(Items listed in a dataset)
<file path="src/rtl/otter_wb_regfile.sv">
// Writeback-stage register file for the OTTER pipeline.
// Selects the writeback result, stores it into x1..x31, serves two
// combinational decode-stage read ports with write-through bypass, and
// counts retired (valid) instructions.
module otter_wb_regfile #(
    parameter logic [31:0] SP_INIT  = 32'h0000_FFFC,
    parameter int          RETIRE_W = 32
) (
    input  logic                CLK,
    input  logic                RST,
    input  logic                RegWriteW,
    input  logic [1:0]          ResultSrcW,
    input  logic [31:0]         ALUResultW,
    input  logic [31:0]         ReadDataW,
    input  logic [4:0]          RdW,
    input  logic [31:0]         PCPlus4W,
    input  logic                ValidW,
    input  logic [4:0]          Rs1D,
    input  logic [4:0]          Rs2D,
    output logic [31:0]         RD1D,
    output logic [31:0]         RD2D,
    output logic [31:0]         ResultW,
    output logic [RETIRE_W-1:0] RetireCount
);

    // x0 is hard-wired to zero, so only x1..x31 get storage.
    logic [31:0]         regs_q [1:31];
    logic [RETIRE_W-1:0] retire_q;
    logic [RETIRE_W-1:0] retire_d;

    logic writeEn;
    logic bypassRs1;
    logic bypassRs2;

    // Writeback mux; encoding 11 is unused by the decoder and falls back to the ALU result.
    always_comb begin
        ResultW = ALUResultW;
        case (ResultSrcW)
            2'b00:   ResultW = ALUResultW;
            2'b01:   ResultW = ReadDataW;
            2'b10:   ResultW = PCPlus4W;
            default: ResultW = ALUResultW;
        endcase
    end

    // A write commits only for a real instruction targeting a non-zero register outside reset.
    always_comb begin
        writeEn   = RegWriteW && ValidW && (RdW != 5'd0) && !RST;
        bypassRs1 = writeEn && (RdW == Rs1D);
        bypassRs2 = writeEn && (RdW == Rs2D);
    end

    // Read port 1: zero for x0, in-flight writeback value on a match, else storage.
    always_comb begin
        RD1D = 32'h0;
        if (Rs1D != 5'd0) begin
            if (bypassRs1) begin
                RD1D = ResultW;
            end else begin
                RD1D = regs_q[Rs1D];
            end
        end
    end

    // Read port 2: same behaviour as port 1, resolved independently.
    always_comb begin
        RD2D = 32'h0;
        if (Rs2D != 5'd0) begin
            if (bypassRs2) begin
                RD2D = ResultW;
            end else begin
                RD2D = regs_q[Rs2D];
            end
        end
    end

    // Register storage: reset clears everything except the stack pointer, which gets SP_INIT.
    always_ff @(posedge CLK) begin
        if (RST) begin
            for (int i = 1; i < 32; i++) begin
                regs_q[i] <= (i == 2) ? SP_INIT : 32'h0;
            end
        end else if (writeEn) begin
            regs_q[RdW] <= ResultW;
        end
    end

    // Retired-instruction counter advances on every valid instruction and wraps silently.
    always_comb begin
        retire_d = retire_q;
        if (ValidW) begin
            retire_d = retire_q + RETIRE_W'(1);
        end
    end

    // Counter register; reset wins over a simultaneous retire.
    always_ff @(posedge CLK) begin
        if (RST) begin
            retire_q <= '0;
        end else begin
            retire_q <= retire_d;
        end
    end

    assign RetireCount = retire_q;

endmodule

</file>
<file path="config.mk">
export PLATFORM = sky130hd
export DESIGN_NAME = otter_wb_regfile
export DESIGN_NICKNAME = d
export VERILOG_FILES = /design/src/rtl/otter_wb_regfile.sv
export SDC_FILE = /design/constraint.sdc
export NUM_CORES = 2
export LEC_CHECK = 0
export BUFFER_PORTS_ARGS = -buffer_cell sky130_fd_sc_hd__buf_2
export CELL_PAD_IN_SITES_DETAIL_PLACEMENT = 1
export CELL_PAD_IN_SITES_GLOBAL_PLACEMENT = 2
export CORE_UTILIZATION = 48
export DETAILED_ROUTE_END_ITERATION = 6
export PLACE_DENSITY_LB_ADDON = 0.1
export SETUP_SLACK_MARGIN = 0.05
export SYNTH_ARGS = -nofsm -noshare
export SYNTH_HDL_FRONTEND = slang
export SYNTH_SLANG_ARGS = --single-unit
export TNS_END_PERCENT = 5
</file>
<file path="constraint.sdc">
create_clock -name CLK -period 5.6 [get_ports CLK]
set_input_delay 1.68 -clock CLK [delete_from_list [all_inputs] [get_ports CLK]]
set_output_delay 1.68 -clock CLK [all_outputs]
set_load 0.1 [all_outputs]
</file>
==> impl_metrics.prom <==
# TYPE chip_impl_metric gauge
chip_impl_info{name="outcome",value="complete, but fails checks"} 1
chip_impl_info{name="violations_in_the_final_reports",value="setup timing"} 1
chip_impl_metric{name="power_density",unit="nW/um^2"} 311.6
chip_impl_metric{name="critical_path_required_time",unit="ns"} 3.92
chip_impl_metric{name="grtUsageMet2",unit=""} 0.5842
chip_impl_info{name="end_kind",value="output pin"} 1
chip_impl_metric{name="placedCellCount",unit=""} 5925
chip_impl_metric{name="place_hpwl",unit="microns"} 140000
chip_impl_info{name="regToRegStartpoint",value="RetireCount[0]"} 1
chip_impl_info{name="worstSetupStartpoint",value="Rs1D[4]"} 1
chip_impl_metric{name="drt_first_pass_iters",unit=""} 5
chip_impl_info{name="min_path_type",value="register to register"} 1
chip_impl_metric{name="core.rowCount",unit=""} 124
chip_impl_info{name="grt_setup_unrepaired",value="true"} 1
chip_impl_metric{name="final_antenna_net_count",unit=""} 0
chip_impl_info{name="clk_root_buffer_cell",value="sky130_fd_sc_hd__clkbuf_16"} 1
chip_impl_metric{name="async_flop_share",unit=""} 0
chip_impl_metric{name="grt_overflow_total",unit=""} 0
chip_impl_metric{name="finalHoldViolations",unit=""} 0
chip_impl_metric{name="post_synth_edffs",unit=""} 1024
chip_impl_info{name="startpoint_type",value="input pin"} 1
chip_impl_metric{name="period_needed",unit="ns"} 5.653
chip_impl_metric{name="floorplan.die.height",unit="microns"} 341.2
chip_impl_metric{name="grt_max_degree",unit=""} 64
chip_impl_metric{name="worst_setup_hold_path_clk_slew",unit="ns"} 0.06
chip_impl_metric{name="final.period_utilization",unit=""} 1.009
chip_impl_metric{name="mean_number_of_vias_per_cell",unit=""} 6.660
chip_impl_metric{name="placer_s_final_routability_congestion_estimate",unit=""} 0.8743
chip_impl_metric{name="initial_antenna_violation_count",unit=""} 2
chip_impl_metric{name="yosysWarnings",unit=""} 0
chip_impl_metric{name="critical_path_fanouts_max",unit=""} 13
chip_impl_metric{name="floorplan.die_area",unit="sq um"} 116400
chip_impl_metric{name="syn-instance-count",unit=""} 4108
chip_impl_metric{name="fp.coreArea",unit="sq um"} 114200
chip_impl_info{name="path_cells",value="buf_2, or2_2, nor2_4, buf_4, a221oi_1, o211ai_1, buf_4, a221oi_4, buf_4, buf_12"} 1
chip_impl_info{name="gr-max-usage-layer",value="met2"} 1
chip_impl_metric{name="synth.cell_area",unit="sq um"} 55210
chip_impl_metric{name="ys_seq_area_frac",unit=""} 0.5685
chip_impl_metric{name="cts_num_sinks",unit=""} 1056
chip_impl_metric{name="relSlewSlack",unit=""} 0.4868
chip_impl_info{name="timing.rr.end",value="RetireCount[16]"} 1
chip_impl_metric{name="critical_path.max_stage_delay",unit="ns"} 0.38
chip_impl_metric{name="cells_on_worst_reg2reg_path",unit=""} 6
chip_impl_metric{name="finalCoreUtilization",unit=""} 0.5932
chip_impl_metric{name="setup_ws",unit="ns"} -0.05302
chip_impl_metric{name="cts-root-to-sink-buffers",unit=""} 3
chip_impl_metric{name="synth.avg_cell_area",unit="sq um"} 13.44
chip_impl_metric{name="maxCapViolCount",unit=""} 0
chip_impl_metric{name="max_freq",unit="GHz"} 0.1769
chip_impl_metric{name="maxSlewViolCount",unit=""} 0
chip_impl_info{name="worst_path_cell_with_the_longest_stage_delay",value="sky130_fd_sc_hd__a221oi_4"} 1
chip_impl_metric{name="die_width",unit="microns"} 341.2
chip_impl_metric{name="detail_route.wirelength",unit="microns"} 215000
chip_impl_metric{name="global_route.usage.met1",unit=""} 0.4880
chip_impl_metric{name="wire_length_of_the_first_global_routing_pass",unit="microns"} 304800
chip_impl_metric{name="hold_ws",unit="ns"} 0.5379
chip_impl_info{name="crit_type",value="input pin to output pin"} 1
chip_impl_metric{name="ff_to_ff_setup_slack",unit="ns"} 3.77
chip_impl_metric{name="drcViolationCount",unit=""} 0
chip_impl_metric{name="yosysUniqueCellTypes",unit=""} 61
chip_impl_metric{name="final_clock_skew",unit="ns"} 0.008439
chip_impl_metric{name="setup_viol_count_final",unit=""} 3
chip_impl_info{name="crit_path_frequent_cell",value="sky130_fd_sc_hd__buf_4"} 1
chip_impl_metric{name="stdcell_count",unit=""} 6173
chip_impl_metric{name="total_leakage_power",unit="nW"} 24.08
chip_impl_metric{name="worstMarginPinSlew",unit="ns"} 0.7698
chip_impl_info{name="ys.flop_type",value="sky130_fd_sc_hd__edfxtp_1"} 1
chip_impl_metric{name="insertion_delay",unit="ns"} 0.71
chip_impl_metric{name="h-tree-depth",unit=""} 3
chip_impl_metric{name="via_count",unit=""} 41112
chip_impl_metric{name="nets",unit=""} 4679
chip_impl_metric{name="via_count_of_the_first_global_routing_pass",unit=""} 42904
chip_impl_metric{name="dr.first_iter.drc_count",unit=""} 5058
chip_impl_info{name="tritoncts",value="built"} 1
chip_impl_metric{name="ys_seq_elements",unit=""} 1056
chip_impl_metric{name="vdd_drop_max",unit="mV"} 0.2561
chip_impl_metric{name="io_pins",unit=""} 245
chip_impl_metric{name="route.detailed.wl_per_inst",unit="microns"} 34.83
chip_impl_metric{name="area_growth",unit="%"} 22.68
chip_impl_metric{name="grt_use_total",unit=""} 0.3686
chip_impl_metric{name="holdBufCountCts",unit=""} 0
chip_impl_metric{name="port-buffer-count",unit=""} 244
chip_impl_info{name="cp-endpoint",value="RD1D[31]"} 1
chip_impl_metric{name="cts_inserted_buffers",unit=""} 117
chip_impl_metric{name="global_route.usage.met3",unit=""} 0.06891
chip_impl_metric{name="post_route_cells_drive_above_1_share",unit=""} 0.3554
chip_impl_metric{name="worstPathArrival",unit="ns"} 3.97
chip_impl_metric{name="worst_hold_path.num_cells",unit=""} 2
chip_impl_metric{name="start_util",unit=""} 0.4835
report_power, final:
group	switching, mW	internal, mW
Combinational	2.65	1.63
Clock	3.26	4.26
Sequential	0.229	9.08
Total	6.14	15.0
layout by cell type (no fill, tap or decap), types with 12 or more instances in the layout:
| master | Yosys | layout |
|---|---|---|
| sky130_fd_sc_hd__a22oi_1 | 34 | 34 |
| sky130_fd_sc_hd__buf_12 | 8 | 180 |
| sky130_fd_sc_hd__buf_6 | 22 | 17 |
| sky130_fd_sc_hd__nand3_1 | 15 | 15 |
| sky130_fd_sc_hd__nor3_1 | 100 | 59 |
| sky130_fd_sc_hd__nand4_1 | 14 | 14 |
| sky130_fd_sc_hd__buf_2 | 72 | 148 |
| sky130_fd_sc_hd__mux2i_1 | 136 | 136 |
| sky130_fd_sc_hd__a221o_1 | 31 | 31 |
| sky130_fd_sc_hd__nor2_1 | 1170 | 1163 |
| sky130_fd_sc_hd__a221oi_2 | 59 | 54 |
| sky130_fd_sc_hd__mux2_2 | 126 | 126 |
| sky130_fd_sc_hd__and3_1 | 13 | 13 |
| sky130_fd_sc_hd__buf_16 | 0 | 13 |
| sky130_fd_sc_hd__inv_1 | 37 | 37 |
| sky130_fd_sc_hd__xnor2_1 | 15 | 15 |
| sky130_fd_sc_hd__o22ai_1 | 125 | 114 |
| sky130_fd_sc_hd__nand2_1 | 57 | 37 |
| sky130_fd_sc_hd__o221ai_1 | 32 | 27 |
| sky130_fd_sc_hd__clkinv_2 | 0 | 25 |
| sky130_fd_sc_hd__buf_4 | 39 | 370 |
| sky130_fd_sc_hd__nand2b_2 | 0 | 32 |
| sky130_fd_sc_hd__a211oi_2 | 2 | 27 |
| sky130_fd_sc_hd__edfxtp_1 | 1024 | 1024 |
| sky130_fd_sc_hd__clkbuf_1 | 278 | 36 |
| sky130_fd_sc_hd__mux4_2 | 371 | 371 |
| sky130_fd_sc_hd__nand2_2 | 0 | 18 |
| sky130_fd_sc_hd__nor4_1 | 33 | 28 |
| sky130_fd_sc_hd__mux4_1 | 12 | 12 |
| sky130_fd_sc_hd__clkbuf_16 | 0 | 124 |
| sky130_fd_sc_hd__clkinv_1 | 0 | 27 |
| sky130_fd_sc_hd__a21oi_4 | 0 | 32 |
| sky130_fd_sc_hd__xor2_1 | 24 | 24 |
| sky130_fd_sc_hd__dfxtp_1 | 32 | 32 |
| sky130_fd_sc_hd__conb_1 | 1 | 32 |
| sky130_fd_sc_hd__o211ai_1 | 31 | 31 |
| sky130_fd_sc_hd__nor3_2 | 0 | 39 |
| sky130_fd_sc_hd__o22a_1 | 31 | 31 |
registers in the layout, summed over array words and instances, names as in the netlist:
register     flops
regs_q        1024
RetireCount     32
final cells by class:
| type | instances | area, sq um |
|---|---|---|
| Antenna cell | 1 | 2.502 |
| Clock buffer | 157 | 3163 |
| Clock inverter | 63 | 485.5 |
| Fill cell | 10918 | 46450 |
| Inverter | 37 | 138.9 |
| Multi-Input combinational cell | 2608 | 22780 |
| Sequential cell | 1056 | 31390 |
| Tap cell | 1512 | 1892 |
| Timing Repair Buffer | 739 | 7886 |
metal layers:
metal | wire [microns] | up-vias
met5 | 28 | -
met4 | 10970 | 4
met3 | 20490 | 511
met2 | 101300 | 2422
met1 | 82250 | 21601
li1 | - | 16574
timing repair:
action / CTS / global route
pin swaps: 8 / 16
gates cloned: 2 / 2
buffers inserted: 8 / 15
resized for setup: 64 / 59
hold endpoints to repair: 0 / 0
endpoints found under the setup margin: 49 / 54
stage by stage:
step | area, sq um | TNS [ns] | worst slack [ns] | total power [mW]
finish | 67740 | -0.06618 | -0.05302 | 21.10
global placement | 63060 | -7.500 | -0.4374 | 13.50
detailed placement | 63060 | -7.672 | -0.3992 | 13.59
floorplan | 55510 | -18.01 | -0.3781 | 11.74
CTS | 67210 | -0.03358 | -0.03358 | 21.07
global route | 67730 | -0.2436 | -0.07990 | 21.58
worst min path at each step:
| stage | slack (ns) | end | startpoint |
|---|---|---|---|
| 2_1_floorplan | 0.97 | RetireCount[14] | RetireCount[14] |
| 3_3_place_gp | 0.50 | RetireCount[31] | RetireCount[31] |
| 3_5_place_dp | 0.53 | RetireCount[31] | RetireCount[31] |
| 4_1_cts | 0.54 | RetireCount[31] | RetireCount[31] |
| 5_1_grt | 0.58 | RetireCount[31] | RetireCount[31] |
| 6_report | 0.54 | RetireCount[31] | RetireCount[31] |
cell usage after synthesis (all sizes together) (4+ instances only):
library cell / count / area share
o22ai: 125 / 0.014
o22a: 31 / 0.0049
a21oi: 34 / 0.0031
nand2: 57 / 0.0039
nor3b: 5 / 0.00077
inv: 37 / 0.0025
a211oi: 33 / 0.0047
nand3: 15 / 0.0014
xnor2: 16 / 0.0029
o211ai: 31 / 0.0042
a22oi: 34 / 0.0046
nand2b: 34 / 0.0039
clkbuf: 281 / 0.019
mux4: 383 / 0.16
nor3: 101 / 0.0094
dlygate4sd1: 4 / 0.00063
xor2: 24 / 0.0038
mux2: 126 / 0.026
a221o: 31 / 0.0056
edfxtp: 1024 / 0.56
nor4: 35 / 0.0042
nor2: 1171 / 0.080
dfxtp: 32 / 0.012
nand4: 14 / 0.0016
o221ai: 32 / 0.0051
a221oi: 64 / 0.017
buf: 153 / 0.021
mux2i: 136 / 0.025
and3: 13 / 0.0015
and3b: 4 / 0.00063
logic make-up (layout without fill, tap and decap cells):
kind of cell	Yosys count	count (layout)	synth area share
AOI/OAI and AO/OA	421	421	0.06427
xor gates and xnor gates	40	40	0.006685
adders and majority gates	3	3	0.0006799
buffers and inverters	475	996	0.04306
DFF	1056	1056	0.5685
muxes	645	645	0.2074
other	1	33	0.00006792
and+or+nand+nor	1467	1467	0.1093
worst max-delay path, delay by kind of cell:
kind | cells | cell delay [ns]
compound gates | 3 | 0.88
simple gates | 2 | 0.36
buf+inv | 5 | 1.01
No activity file was read; power rests on OpenSTA's default activity.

Activity >> Filter the entries above down to the lines that contain the word "default".

Solution for this problem >>
            default: ResultW = ALUResultW;
No activity file was read; power rests on OpenSTA's default activity.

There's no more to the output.